凡煙小說

第23章 糧絕 “帶他們上堤吧。”林湘坡仰起頭……

關燈
第23章 糧絕 “帶他們上堤吧。”林湘坡仰起頭……

“明日辰時便到,到三十石,等到大後日,錢糧一概能送到,一個子都不會少了你們的!”林湘坡再度拉高了調子。

他站在青黃的土丘上,像一只雄赳赳氣昂昂的鬥雞。

張璜冷哼一聲,大手一擺,“前日你便是說一個子都不會少,如今呢,一個子都不曾看見!你的話我們不信,換個人來!”

聲音一落地,一呼百應。

在場的河工們抄起了手邊的鐵鍬,怒目逼視。

林湘坡雖管著治河一事,但他早晚都待在部院、衛所,甚少來壩上一趟。河工們想找的是一個時時刻刻杵在他們眼皮底下的人。如此,一旦河口有事,這個人準跑不了。

黑壓壓的人連連附和,聲音震動天地。

黃葭聽著眾人之言,心不由地揪起。

林湘坡眼眸一暗,“今日我就是為此事來的。”

黃葭怔怔地看向林湘坡。

他輕咳一聲,“這位就是清江浦的黃船師,這幾日將漕糧運出來的那些小筏子就由她管了,諸位有錢糧之事也可向黃船師稟明了,她自會報給我。”

說完,他掃視了眾人,“如此,還有異議麽?”

河工們面面相覷,不約而同地看向河工首。

河工首張璜掃了一眼黃葭,見她年紀尚輕,不似那種能說得上話的人。

他瞪著林湘坡,“軍爺沒有誆我們吧。
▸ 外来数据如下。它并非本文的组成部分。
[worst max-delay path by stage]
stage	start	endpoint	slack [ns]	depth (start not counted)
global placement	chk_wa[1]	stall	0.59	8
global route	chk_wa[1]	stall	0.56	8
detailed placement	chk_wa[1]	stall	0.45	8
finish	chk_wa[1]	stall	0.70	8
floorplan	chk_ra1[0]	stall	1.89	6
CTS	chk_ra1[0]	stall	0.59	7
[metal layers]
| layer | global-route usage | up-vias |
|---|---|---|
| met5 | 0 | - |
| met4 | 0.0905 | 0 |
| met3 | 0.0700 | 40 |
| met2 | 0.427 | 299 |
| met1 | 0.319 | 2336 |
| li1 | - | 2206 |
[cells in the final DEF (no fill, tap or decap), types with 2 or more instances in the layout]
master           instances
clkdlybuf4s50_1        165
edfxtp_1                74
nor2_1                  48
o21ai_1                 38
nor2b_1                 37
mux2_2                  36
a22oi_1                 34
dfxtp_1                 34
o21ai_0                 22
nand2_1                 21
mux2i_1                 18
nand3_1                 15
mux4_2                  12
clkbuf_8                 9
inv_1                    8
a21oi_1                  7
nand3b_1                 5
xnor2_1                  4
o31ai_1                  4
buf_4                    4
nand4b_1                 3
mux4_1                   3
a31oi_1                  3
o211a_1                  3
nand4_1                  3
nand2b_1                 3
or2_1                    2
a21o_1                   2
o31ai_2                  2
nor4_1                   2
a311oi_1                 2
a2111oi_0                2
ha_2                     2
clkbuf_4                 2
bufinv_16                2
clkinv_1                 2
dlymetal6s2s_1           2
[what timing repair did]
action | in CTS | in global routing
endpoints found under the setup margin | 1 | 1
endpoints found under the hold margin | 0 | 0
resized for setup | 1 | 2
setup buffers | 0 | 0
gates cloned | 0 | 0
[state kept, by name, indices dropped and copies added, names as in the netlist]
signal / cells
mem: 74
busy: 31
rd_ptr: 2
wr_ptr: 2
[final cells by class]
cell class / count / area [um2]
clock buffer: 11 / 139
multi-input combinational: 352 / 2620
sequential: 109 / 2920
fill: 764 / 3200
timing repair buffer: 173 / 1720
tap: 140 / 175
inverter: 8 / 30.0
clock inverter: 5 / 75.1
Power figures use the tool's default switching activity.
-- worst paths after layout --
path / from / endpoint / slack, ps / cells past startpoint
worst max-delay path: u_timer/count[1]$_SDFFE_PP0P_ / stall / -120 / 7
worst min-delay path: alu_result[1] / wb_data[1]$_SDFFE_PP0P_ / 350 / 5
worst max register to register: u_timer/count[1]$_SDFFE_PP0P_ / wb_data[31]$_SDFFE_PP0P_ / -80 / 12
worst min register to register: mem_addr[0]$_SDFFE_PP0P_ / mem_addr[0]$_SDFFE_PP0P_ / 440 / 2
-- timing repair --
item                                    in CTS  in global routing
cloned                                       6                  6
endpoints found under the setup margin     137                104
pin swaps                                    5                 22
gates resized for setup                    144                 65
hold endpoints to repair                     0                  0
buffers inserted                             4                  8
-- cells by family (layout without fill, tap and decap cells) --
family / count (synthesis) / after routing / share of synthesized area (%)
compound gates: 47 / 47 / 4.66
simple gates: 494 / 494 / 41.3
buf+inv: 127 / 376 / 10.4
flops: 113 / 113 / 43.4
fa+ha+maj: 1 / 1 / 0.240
”

林湘坡笑了笑,添油加醋:“你可別有眼不識泰山,這位黃船師昔年也是在淮安督造了上百艘海船的大人物,她家祖祖輩輩都是能工巧匠,深受陛下倚重,別說是我,就是李僉事也比她不及。”

黃葭冷冷地看向林湘坡。

來淮安這麽多天,他倒是頭一個這麽擡舉她的人,只是這番擡舉她的話卻是要把她逼到絕境。
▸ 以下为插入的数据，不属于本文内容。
`src/rtl/fu_branch_resolve.sv`:
```
// Branch resolution unit: operand register (S1) feeding a result register (S2)
// that drives the BTB update port and the fetch redirect.
module fu_branch_resolve #(
  parameter int WORD_W = 32
) (
  input  logic              CLK,
  input  logic              nRST,
  input  logic              in_valid,
  output logic              in_ready,
  input  logic [WORD_W-1:0] in_pc,
  input  logic [2:0]        in_funct3,
  input  logic              in_jal,
  input  logic              in_jalr,
  input  logic [WORD_W-1:0] in_rs1,
  input  logic [WORD_W-1:0] in_rs2,
  input  logic [WORD_W-1:0] in_imm,
  input  logic              in_pred_taken,
  input  logic [WORD_W-1:0] in_pred_target,
  input  logic              flush,
  output logic              out_valid,
  input  logic              out_ready,
  output logic              update_btb,
  output logic              branch_outcome,
  output logic [WORD_W-1:0] branch_target,
  output logic [WORD_W-1:0] pc,
  output logic              mispredict,
  output logic [WORD_W-1:0] redirect_pc,
  output logic [WORD_W-1:0] link_data
);

  logic              s1_valid_q;
  logic [WORD_W-1:0] s1_pc_q, s1_rs1_q, s1_rs2_q, s1_imm_q, s1_pred_target_q;
  logic [2:0]        s1_funct3_q;
  logic              s1_jal_q, s1_jalr_q, s1_pred_taken_q;

  logic              s2_valid_q;
  logic              s2_taken_q, s2_misp_q;
  logic [WORD_W-1:0] s2_target_q, s2_pc_q, s2_redirect_q, s2_link_q;

  logic              s2_load, accept;
  logic              taken_d, misp_d;
  logic [WORD_W-1:0] target_d, link_d, redirect_d, jalr_sum;

  assign s2_load  = !s2_valid_q || out_ready;
  assign in_ready = !s1_valid_q || s2_load;
  assign accept   = in_valid && in_ready;

  always_comb begin
    jalr_sum = s1_rs1_q + s1_imm_q;
    target_d = s1_jalr_q ? {jalr_sum[WORD_W-1:1], 1'b0} : (s1_pc_q + s1_imm_q);
    link_d   = s1_pc_q + WORD_W'(4);
    taken_d  = 1'b0;
    if (s1_jal_q || s1_jalr_q) begin
      taken_d = 1'b1;
    end else begin
      case (s1_funct3_q)
        3'b000:  taken_d = (s1_rs1_q == s1_rs2_q);
        3'b001:  taken_d = (s1_rs1_q != s1_rs2_q);
        3'b100:  taken_d = ($signed(s1_rs1_q) <  $signed(s1_rs2_q));
        3'b101:  taken_d = ($signed(s1_rs1_q) >= $signed(s1_rs2_q));
        3'b110:  taken_d = (s1_rs1_q <  s1_rs2_q);
        3'b111:  taken_d = (s1_rs1_q >= s1_rs2_q);
        default: taken_d = 1'b0;
      endcase
    end
    misp_d     = (taken_d != s1_pred_taken_q) || (taken_d && (target_d != s1_pred_target_q));
    redirect_d = taken_d ? target_d : link_d;
  end

  always_ff @(posedge CLK or negedge nRST) begin
    if (!nRST) begin
      s1_valid_q       <= 1'b0;
      s1_pc_q          <= '0;
      s1_rs1_q         <= '0;
      s1_rs2_q         <= '0;
      s1_imm_q         <= '0;
      s1_pred_target_q <= '0;
      s1_funct3_q      <= '0;
      s1_jal_q         <= 1'b0;
      s1_jalr_q        <= 1'b0;
      s1_pred_taken_q  <= 1'b0;
      s2_valid_q       <= 1'b0;
      s2_taken_q       <= 1'b0;
      s2_misp_q        <= 1'b0;
      s2_target_q      <= '0;
      s2_pc_q          <= '0;
      s2_redirect_q    <= '0;
      s2_link_q        <= '0;
    end else if (flush) begin
      // Data registers keep their contents; only the valid bits matter once killed.
      s1_valid_q <= 1'b0;
      s2_valid_q <= 1'b0;
    end else begin
      if (s2_load) begin
        s2_valid_q <= s1_valid_q;
        if (s1_valid_q) begin
          s2_taken_q    <= taken_d;
          s2_misp_q     <= misp_d;
          s2_target_q   <= target_d;
          s2_pc_q       <= s1_pc_q;
          s2_redirect_q <= redirect_d;
          s2_link_q     <= link_d;
        end
      end
      if (accept) begin
        s1_valid_q       <= 1'b1;
        s1_pc_q          <= in_pc;
        s1_rs1_q         <= in_rs1;
        s1_rs2_q         <= in_rs2;
        s1_imm_q         <= in_imm;
        s1_pred_target_q <= in_pred_target;
        s1_funct3_q      <= in_funct3;
        s1_jal_q         <= in_jal;
        s1_jalr_q        <= in_jalr;
        s1_pred_taken_q  <= in_pred_taken;
      end else if (s2_load) begin
        s1_valid_q <= 1'b0;
      end
    end
  end

  assign out_valid      = s2_valid_q;
  assign update_btb     = s2_valid_q && out_ready && !flush;
  assign branch_outcome = s2_taken_q;
  assign branch_target  = s2_target_q;
  assign pc             = s2_pc_q;
  assign mispredict     = s2_misp_q;
  assign redirect_pc    = s2_redirect_q;
  assign link_data      = s2_link_q;

endmodule

```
天下事,旁的都好說,聽不了曲看不了戲,不看不聽便是,只有錢糧最不可缺,俗話說,奪人錢財如殺人父母。

她既不可能憑空變出錢來,更不可能去偷去搶。

等時日一到,這些拿不到錢糧的河工就會先要了她的命!

張璜瞥了她一眼,又看向林湘坡,聲音仍是強硬,“那我們就等著明日的糧了。”

夜深了。

兩岸的潮水不住地流動,大霧四起,眼前朦朧起來。

河壩邊一座座青黃色山丘,山丘下是一大片黃色的草棚,雨紛紛落下來。

黃葭坐在蓬下,聽著隔岸的水流聲,擡頭便是接天的雨幕。

臉上浮出淒然,“明日的糧要從哪裏調?”

林湘坡捧著一碗熱水,輕輕地吹起上浮的白氣。

他有些楞楞地轉過頭,看著在雨幕前坐著的人,眼眸中浮出一絲無奈。

他低下頭,沈聲道:“先從城外的廣濟倉、嘉平倉找找看有沒有未扔的糧。”

黃葭一怔,臉色微變,“你是要把那些腐了的糧給河工們吃?”

“有的吃總比沒得吃強,再者,也沒你想得那麽壞,拿出來燒一燒,什麽蟲子都給燒沒了,吃不死人,有什麽不好?”他撿起一根樹枝,撥弄著腳下的雜草。

雨聲淅淅瀝瀝,平靜中透著一股被壓抑住的絕望。

他擡頭看著黃葭,嘆了一口氣,“這也是沒有辦法的辦法,藩臺衙門帶來的糧就對付了這麽幾天,我若是有糧,也不想他們這個樣子。”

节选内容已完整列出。